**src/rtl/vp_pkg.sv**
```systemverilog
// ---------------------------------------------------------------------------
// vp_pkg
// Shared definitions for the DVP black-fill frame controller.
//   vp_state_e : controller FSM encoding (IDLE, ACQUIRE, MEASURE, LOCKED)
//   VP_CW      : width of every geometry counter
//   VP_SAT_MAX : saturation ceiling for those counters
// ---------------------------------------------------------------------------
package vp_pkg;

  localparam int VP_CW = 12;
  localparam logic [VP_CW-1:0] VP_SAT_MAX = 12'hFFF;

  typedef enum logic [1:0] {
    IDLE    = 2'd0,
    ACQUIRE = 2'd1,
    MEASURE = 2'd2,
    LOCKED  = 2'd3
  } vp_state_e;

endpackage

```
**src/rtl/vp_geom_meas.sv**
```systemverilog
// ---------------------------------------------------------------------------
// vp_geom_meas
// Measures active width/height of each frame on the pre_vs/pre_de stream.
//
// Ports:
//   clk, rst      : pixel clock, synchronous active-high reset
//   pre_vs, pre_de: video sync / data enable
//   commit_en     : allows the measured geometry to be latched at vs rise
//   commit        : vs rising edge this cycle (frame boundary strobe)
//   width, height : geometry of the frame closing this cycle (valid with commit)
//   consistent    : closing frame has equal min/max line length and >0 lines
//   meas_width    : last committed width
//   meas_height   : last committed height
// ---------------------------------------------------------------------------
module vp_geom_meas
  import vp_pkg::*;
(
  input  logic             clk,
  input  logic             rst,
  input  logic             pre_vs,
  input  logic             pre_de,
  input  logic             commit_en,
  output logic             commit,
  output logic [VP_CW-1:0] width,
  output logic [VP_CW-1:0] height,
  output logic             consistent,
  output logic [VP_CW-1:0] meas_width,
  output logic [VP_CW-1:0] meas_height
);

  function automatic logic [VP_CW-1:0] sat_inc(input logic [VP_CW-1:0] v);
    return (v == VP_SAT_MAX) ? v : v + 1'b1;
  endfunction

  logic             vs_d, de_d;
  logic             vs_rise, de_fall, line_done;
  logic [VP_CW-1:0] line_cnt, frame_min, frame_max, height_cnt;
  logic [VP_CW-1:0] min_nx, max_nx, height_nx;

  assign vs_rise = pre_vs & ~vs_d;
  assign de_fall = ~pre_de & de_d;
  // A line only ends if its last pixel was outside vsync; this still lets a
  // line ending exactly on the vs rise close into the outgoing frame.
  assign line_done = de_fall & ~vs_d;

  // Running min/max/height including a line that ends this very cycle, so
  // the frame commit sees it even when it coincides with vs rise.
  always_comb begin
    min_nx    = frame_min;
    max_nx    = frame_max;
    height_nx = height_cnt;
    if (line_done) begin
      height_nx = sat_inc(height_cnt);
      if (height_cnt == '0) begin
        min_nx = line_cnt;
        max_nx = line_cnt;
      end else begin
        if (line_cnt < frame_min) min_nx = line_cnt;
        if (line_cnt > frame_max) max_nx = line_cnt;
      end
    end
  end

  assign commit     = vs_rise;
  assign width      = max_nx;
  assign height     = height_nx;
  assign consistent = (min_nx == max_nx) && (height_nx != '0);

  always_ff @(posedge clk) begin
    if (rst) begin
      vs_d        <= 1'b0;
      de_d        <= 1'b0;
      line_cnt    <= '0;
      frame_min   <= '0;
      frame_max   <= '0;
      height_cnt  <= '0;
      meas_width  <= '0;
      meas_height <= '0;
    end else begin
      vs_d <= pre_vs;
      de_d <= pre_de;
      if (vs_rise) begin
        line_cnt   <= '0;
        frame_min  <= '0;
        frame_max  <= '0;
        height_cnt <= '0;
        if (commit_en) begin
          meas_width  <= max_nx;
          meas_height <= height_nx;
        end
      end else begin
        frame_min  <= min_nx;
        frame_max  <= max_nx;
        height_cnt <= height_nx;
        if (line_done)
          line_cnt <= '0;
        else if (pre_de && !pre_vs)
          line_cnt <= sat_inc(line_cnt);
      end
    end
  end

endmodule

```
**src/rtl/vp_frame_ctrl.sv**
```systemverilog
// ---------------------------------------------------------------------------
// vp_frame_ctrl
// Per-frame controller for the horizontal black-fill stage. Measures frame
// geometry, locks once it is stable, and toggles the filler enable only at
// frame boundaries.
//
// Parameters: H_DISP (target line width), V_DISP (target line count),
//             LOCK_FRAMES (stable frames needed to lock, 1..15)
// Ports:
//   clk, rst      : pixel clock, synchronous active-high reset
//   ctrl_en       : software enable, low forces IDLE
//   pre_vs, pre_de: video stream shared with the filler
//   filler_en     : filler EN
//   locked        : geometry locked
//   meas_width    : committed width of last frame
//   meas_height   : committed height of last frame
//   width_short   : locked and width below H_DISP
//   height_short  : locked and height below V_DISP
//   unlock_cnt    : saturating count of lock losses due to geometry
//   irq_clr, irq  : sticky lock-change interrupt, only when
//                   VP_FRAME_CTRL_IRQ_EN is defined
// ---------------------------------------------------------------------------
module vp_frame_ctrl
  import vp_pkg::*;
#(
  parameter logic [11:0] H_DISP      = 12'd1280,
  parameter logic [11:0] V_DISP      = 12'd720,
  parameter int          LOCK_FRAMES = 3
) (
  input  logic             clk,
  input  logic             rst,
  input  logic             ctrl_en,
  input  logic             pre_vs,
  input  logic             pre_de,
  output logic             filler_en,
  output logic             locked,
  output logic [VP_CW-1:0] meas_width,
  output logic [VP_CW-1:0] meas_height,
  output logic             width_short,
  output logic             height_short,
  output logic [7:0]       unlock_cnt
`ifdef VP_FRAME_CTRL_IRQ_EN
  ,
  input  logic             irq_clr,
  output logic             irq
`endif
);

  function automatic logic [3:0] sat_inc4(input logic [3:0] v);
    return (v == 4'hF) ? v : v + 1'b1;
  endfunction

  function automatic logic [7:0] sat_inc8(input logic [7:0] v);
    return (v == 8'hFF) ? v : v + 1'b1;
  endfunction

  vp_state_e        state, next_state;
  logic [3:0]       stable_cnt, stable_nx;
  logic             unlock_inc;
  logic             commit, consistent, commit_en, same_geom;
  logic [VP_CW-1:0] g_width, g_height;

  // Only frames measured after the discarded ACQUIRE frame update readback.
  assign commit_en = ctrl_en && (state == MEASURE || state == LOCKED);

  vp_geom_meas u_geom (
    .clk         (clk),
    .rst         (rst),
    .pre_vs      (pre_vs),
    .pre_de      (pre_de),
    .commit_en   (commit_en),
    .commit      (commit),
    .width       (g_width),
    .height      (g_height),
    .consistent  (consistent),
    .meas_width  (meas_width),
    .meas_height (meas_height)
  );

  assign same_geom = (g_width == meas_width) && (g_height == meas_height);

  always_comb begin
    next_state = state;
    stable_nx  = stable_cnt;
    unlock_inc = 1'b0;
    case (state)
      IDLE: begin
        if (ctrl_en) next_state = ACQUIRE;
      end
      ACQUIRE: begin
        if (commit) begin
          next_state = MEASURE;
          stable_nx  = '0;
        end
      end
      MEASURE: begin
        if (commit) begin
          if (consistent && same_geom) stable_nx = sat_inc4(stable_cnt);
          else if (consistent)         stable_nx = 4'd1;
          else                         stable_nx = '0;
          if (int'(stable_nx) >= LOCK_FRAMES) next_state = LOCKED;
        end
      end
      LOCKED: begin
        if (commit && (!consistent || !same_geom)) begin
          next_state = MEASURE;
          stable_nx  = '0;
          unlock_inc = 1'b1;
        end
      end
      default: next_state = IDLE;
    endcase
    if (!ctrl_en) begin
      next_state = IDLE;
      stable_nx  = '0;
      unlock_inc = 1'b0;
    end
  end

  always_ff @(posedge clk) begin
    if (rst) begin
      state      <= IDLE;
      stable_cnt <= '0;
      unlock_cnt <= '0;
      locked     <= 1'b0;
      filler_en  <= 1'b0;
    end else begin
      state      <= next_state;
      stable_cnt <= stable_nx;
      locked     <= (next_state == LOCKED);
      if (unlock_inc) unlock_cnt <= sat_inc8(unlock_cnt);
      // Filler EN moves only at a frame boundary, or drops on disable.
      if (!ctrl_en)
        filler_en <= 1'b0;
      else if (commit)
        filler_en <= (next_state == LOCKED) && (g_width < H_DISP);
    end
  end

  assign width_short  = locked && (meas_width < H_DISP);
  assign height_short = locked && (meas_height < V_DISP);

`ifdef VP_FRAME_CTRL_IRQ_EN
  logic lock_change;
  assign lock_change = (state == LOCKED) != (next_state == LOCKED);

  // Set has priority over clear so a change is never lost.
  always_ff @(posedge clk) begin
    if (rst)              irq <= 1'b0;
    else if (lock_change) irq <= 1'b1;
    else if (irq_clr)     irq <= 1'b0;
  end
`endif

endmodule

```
------------------------------------------------
Activity →
All lines above that hold the string "black" should be copied.

Response below →
// Shared definitions for the DVP black-fill frame controller.
// Per-frame controller for the horizontal black-fill stage. Measures frame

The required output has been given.